In this case, the district court concluded that it lacked jurisdiction to consider the merits of a timely filed motion for reduced sentence because it had not ruled on the motion within 120 days of the issuance of a mandate affirming defendant's narcotics conviction. A panel of this Court reversed, holding the district court should have retained jurisdiction of the motion for a sufficient time after the expiration of the 120 day period to pass on it. United States v. Mendoza, 565 F.2d 1285 (5th Cir. 1978).

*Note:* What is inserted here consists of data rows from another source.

**flow/run.sh**
```bash
#!/bin/bash
# the make line also repeats each setting of config.mk as NAME=value (left out here)
make -C /OpenROAD-flow-scripts/flow DESIGN_CONFIG=/design/flow/config.mk WORK_HOME=/design/flow/orfs CLKGATE_MAP_FILE= finish
```
**flow/config.mk**
```make
export PLATFORM = sky130hd
export DESIGN_NAME = pcs_10g_top
export DESIGN_NICKNAME = pcs_10g_top
export VERILOG_FILES = /design/flow/design.v
export SDC_FILE = /design/flow/constraint.sdc
export NUM_CORES = 4
export LEC_CHECK = 0
export CAP_MARGIN = 5
export CELL_PAD_IN_SITES_DETAIL_PLACEMENT = 2
export CELL_PAD_IN_SITES_GLOBAL_PLACEMENT = 3
export CORE_MARGIN = 2
export CORE_UTILIZATION = 58
export CTS_CLUSTER_SIZE = 69
export GPL_TIMING_DRIVEN = 1
export MAX_ROUTING_LAYER = met5
export MIN_ROUTING_LAYER = met2
export PLACE_DENSITY = 0.86
export SLEW_MARGIN = 20
```
**flow/constraint.sdc**
```tcl
create_clock -name core_clock -period 3.01 [get_ports {clk}]
set_input_delay 0.6020 -clock core_clock [delete_from_list [all_inputs] [get_ports {clk}]]
set_output_delay 0.6020 -clock core_clock [all_outputs]
set_load 0.01 [all_outputs]
```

This Court took the case en banc for consideration of a 60 day rule announced in the panel opinion. In the exercise of the supervisory powers over the district courts inherent in federal courts of appeals, . . . we hold that when a sentence reduction motion is filed on or before the 60th day after sentencing or affirmance of the conviction on appeal, a district court which fails to rule on the motion within the 120 day period specified in the rule retains jurisdiction to decide the motion for a reasonable time beyond that period. The 60 day rule adopted here should provide ample time for the defendant to frame and file his motion, and the remaining 60 days should be more than sufficient to allow the district court to consider and pass on that motion.

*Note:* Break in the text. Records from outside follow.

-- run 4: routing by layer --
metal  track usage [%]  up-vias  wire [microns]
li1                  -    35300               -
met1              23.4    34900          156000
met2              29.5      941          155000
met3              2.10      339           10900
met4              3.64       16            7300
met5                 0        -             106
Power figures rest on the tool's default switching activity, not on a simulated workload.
## FIR_low_pass_filter
module FIR_low_pass_filter(
	input clk,
	input rst,
	input [7:0]FIR_IN,
	output reg [16:0]FIR_OUT
);
Size in the first run: ~1300 cells after synthesis, ~200 flip-flops, ~27 I/O pins, roughly 15000 um2 of cells after synthesis.
clock: 3.05 ns
lec_check: 0
cap_margin: 20
core_margin: 2
core_utilization: 72
cts_cluster_diameter: 26
place_density_lb_addon: 0.01
setup_slack_margin: 0.88
slew_margin: 20
run.sh (not shown) runs the stock make flow with config.mk's settings and CLKGATE_MAP_FILE=.
The starting point died in 5_1_grt on DPL-0038.
Then changed:
Settings changed: CORE_UTILIZATION 72 to 35, CTS_CLUSTER_DIAMETER 26 to not set, PLACE_DENSITY_LB_ADDON 0.01 to not set, SETUP_SLACK_MARGIN 0.88 to not set.
Clock period 3.05 ns to 11.1 ns, I/O delays scaled along.
=> The new run completed without violations; synthesized area is unchanged; synthesized cell count stays the same; die area rises by 100%.
Then changed:
Settings changed: CORE_UTILIZATION 35 to 71, CTS_CLUSTER_DIAMETER set to 372.
The new run ran to the end with no violations.
Non-clock buffer count is unchanged.
Area after synthesis is unchanged.
Maximum frequency rose by about 0.8%.
Core utilization rose by 39 points.
Final cell count went down by about 14%.
Die area goes down by 50%.
Clock-buffer cell count went down by 4.
Then changed:
Settings changed: CORE_UTILIZATION 71 to 72, CTS_CLUSTER_DIAMETER 372 to not set, PLACE_DENSITY set to 0.35, SETUP_SLACK_MARGIN set to 0.88.
Clock period 11.1 ns to 3.05 ns, I/O delays scaled along.
After rerunning:
- The new run stopped in 5_1_grt, error DPL-0038
- synthesized cell count does not change
- die size goes down by 1.3%
- synthesized area stays the same
Then changed:
Settings changed: ABC_AREA set to 1, PLACE_DENSITY 0.35 to not set, SETUP_SLACK_MARGIN 0.88 to not set.
Clock period 3.05 ns to 5.39 ns, I/O delays scaled along.
What happened: The changed run completed without violations. Synthesized cell count goes up by 27%. Synthesized area goes up by 6.4%. Die size goes up by 6.2%.


Starting RTL as in the previous note.
clock: 3.77 ns
lec_check: 0
cap_margin: 20
core_margin: 2
core_utilization: 72
cts_cluster_size: 49
hold_slack_margin: 0.29
place_density_lb_addon: 0.0
setup_slack_margin: 1.07
slew_margin: 20
tns_end_percent: 5
The starting point finished but failed the layout checks on negative setup slack.
==> next run, changes <==
CORE_UTILIZATION = 40   (was 72)
CTS_CLUSTER_SIZE = not set   (was 49)
HOLD_SLACK_MARGIN = not set   (was 0.29)
PLACE_DENSITY_LB_ADDON = not set   (was 0.0)
SETUP_SLACK_MARGIN = not set   (was 1.07)
TNS_END_PERCENT = not set   (was 5)
clock period = 7.0 ns   (was 3.77 ns; I/O delays follow)
After rerunning: The changed run produced a clean layout; fmax goes down by 3.9%; core utilization drops by 45 points; synthesized area stays the same; sequential cell count does not change; critical path depth rises by 2; clock skew is about the same.


Starting RTL as in the previous note.
==> flow/design.v (excerpt) <==
module FIR_low_pass_filter(
	input clk,
	input rst,
	input [7:0]FIR_IN,
	output reg [16:0]FIR_OUT
);
clock: 3.33 ns
lec_check: 0
abc_area: 1
cap_margin: 5
core_aspect_ratio: 0.95
core_margin: 2
core_utilization: 72
cts_cluster_diameter: 191
cts_cluster_size: 71
hold_slack_margin: 0.29
place_density_lb_addon: 0.08
setup_slack_margin: 0.37
slew_margin: 20
The first run produced a layout that fails on setup timing.
Next try:
- CAP_MARGIN: 5 -> 20
- CORE_ASPECT_RATIO: 0.95 -> unset
- CTS_CLUSTER_DIAMETER: 191 -> unset
- CTS_CLUSTER_SIZE: 71 -> unset
- HOLD_SLACK_MARGIN: 0.29 -> unset
- PLACE_DENSITY_LB_ADDON: 0.08 -> 0.2
- SETUP_SLACK_MARGIN: 0.37 -> 1.01
- clock period: 3.33 -> 3.84 ns (I/O delays scaled with it)
The changed run produced a layout that fails on setup timing.
First-iteration DRC count came out higher by 120%.
Cell count came out higher by 1.4%.
Utilization came out higher by 4.8 points.
Synthesized cell count stays the same.
Design area came out higher by 4.6%.
Next try:
- PLACE_DENSITY_LB_ADDON: 0.2 -> 0.19
- SETUP_SLACK_MARGIN: 1.01 -> 1.14
The new run completed, yet does not pass: setup timing.
Routed wire length went up by 3.2%.
Non-clock buffer count went down by 10.
Final area went up by 1.6%.
First-iteration DRC count went down by 1.6%.
Worst hold slack degrades by 0.028 ns.
Flip-flop count stays the same.
Via count went up by 1.9%.
Register-to-register slack degrades by 0.09 ns.
Worst setup slack degrades by 0.089 ns.


Setup of run A:
FIR_low_pass_filter again, from the RTL that the note above started with.
clock: 3.42 ns
lec_check: 0
abc_area: 1
cap_margin: 5
core_aspect_ratio: 0.95
core_margin: 2
core_utilization: 72
cts_cluster_diameter: 191
cts_cluster_size: 71
hold_slack_margin: 0.29
place_density_lb_addon: 0.2
setup_slack_margin: 0.37
slew_margin: 20
Completing all stages was not enough for run A: its layout failed the final checks because of setup timing.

565 F.2d at 1292 (emphasis in original) (citations and footnote omitted). The panel decision noted that except in cases of special or exceptional circumstances, the district court would not retain jurisdiction beyond 120 days to consider motions filed after 60 days.

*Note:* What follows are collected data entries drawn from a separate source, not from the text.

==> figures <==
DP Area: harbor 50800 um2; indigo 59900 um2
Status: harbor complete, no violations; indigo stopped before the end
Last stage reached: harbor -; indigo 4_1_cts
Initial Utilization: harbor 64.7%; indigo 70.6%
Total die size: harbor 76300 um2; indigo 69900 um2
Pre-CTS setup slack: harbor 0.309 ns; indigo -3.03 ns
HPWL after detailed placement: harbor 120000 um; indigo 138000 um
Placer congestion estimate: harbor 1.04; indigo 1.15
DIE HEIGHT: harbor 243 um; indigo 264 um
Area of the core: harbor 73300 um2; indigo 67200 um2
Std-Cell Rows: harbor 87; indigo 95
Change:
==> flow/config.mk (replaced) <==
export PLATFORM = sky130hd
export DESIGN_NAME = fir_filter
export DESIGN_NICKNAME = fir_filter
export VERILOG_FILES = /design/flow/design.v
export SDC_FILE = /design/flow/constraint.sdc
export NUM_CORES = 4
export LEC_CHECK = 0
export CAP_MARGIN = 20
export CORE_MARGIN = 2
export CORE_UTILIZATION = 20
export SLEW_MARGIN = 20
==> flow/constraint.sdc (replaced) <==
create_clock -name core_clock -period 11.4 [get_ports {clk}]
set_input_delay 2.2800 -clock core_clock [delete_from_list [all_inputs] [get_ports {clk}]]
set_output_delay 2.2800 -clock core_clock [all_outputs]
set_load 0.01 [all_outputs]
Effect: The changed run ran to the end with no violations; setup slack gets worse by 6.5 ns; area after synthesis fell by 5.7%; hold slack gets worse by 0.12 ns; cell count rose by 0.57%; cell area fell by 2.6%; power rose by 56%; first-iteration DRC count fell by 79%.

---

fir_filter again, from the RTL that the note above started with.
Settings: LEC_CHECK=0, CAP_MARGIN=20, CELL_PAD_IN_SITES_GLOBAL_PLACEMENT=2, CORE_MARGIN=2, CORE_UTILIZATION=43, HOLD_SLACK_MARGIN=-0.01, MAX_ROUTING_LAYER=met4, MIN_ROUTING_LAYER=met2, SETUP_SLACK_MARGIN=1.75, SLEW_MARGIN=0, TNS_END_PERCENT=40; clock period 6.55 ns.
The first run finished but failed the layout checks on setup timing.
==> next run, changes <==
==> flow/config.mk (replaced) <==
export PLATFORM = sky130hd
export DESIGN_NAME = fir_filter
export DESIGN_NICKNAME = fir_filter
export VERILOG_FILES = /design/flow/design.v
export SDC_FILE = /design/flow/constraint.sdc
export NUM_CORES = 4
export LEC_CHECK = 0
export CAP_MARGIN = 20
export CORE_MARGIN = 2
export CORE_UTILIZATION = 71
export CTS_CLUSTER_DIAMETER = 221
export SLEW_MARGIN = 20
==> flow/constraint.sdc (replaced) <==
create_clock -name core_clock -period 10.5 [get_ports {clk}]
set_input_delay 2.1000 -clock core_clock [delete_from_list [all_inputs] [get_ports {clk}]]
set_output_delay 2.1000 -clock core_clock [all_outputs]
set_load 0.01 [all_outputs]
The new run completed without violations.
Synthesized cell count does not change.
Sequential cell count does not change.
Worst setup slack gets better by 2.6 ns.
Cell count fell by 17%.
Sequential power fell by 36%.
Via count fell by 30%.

Inasmuch as the motion in the case at bar was filed within the 60 day period, the panel reversed the district court's order that had denied the defendant's motion because of a lack of jurisdiction, and remanded for consideration of the motion on the merits. Id. at 1292-1293.

The en banc court unanimously agrees with the decision that the district court should have retained jurisdiction to pass on the motion for a reasonable time after the 120 day period. To not delay the proceedings in the trial court, the en banc court had immediately entered an order reversing and remanding the case, to be followed by an opinion.

The Judgment of the district court is reversed and the case remanded with instructions that the district court consider appellant's Rule 35 sentence reduction motion. The opinion of the en banc court will follow.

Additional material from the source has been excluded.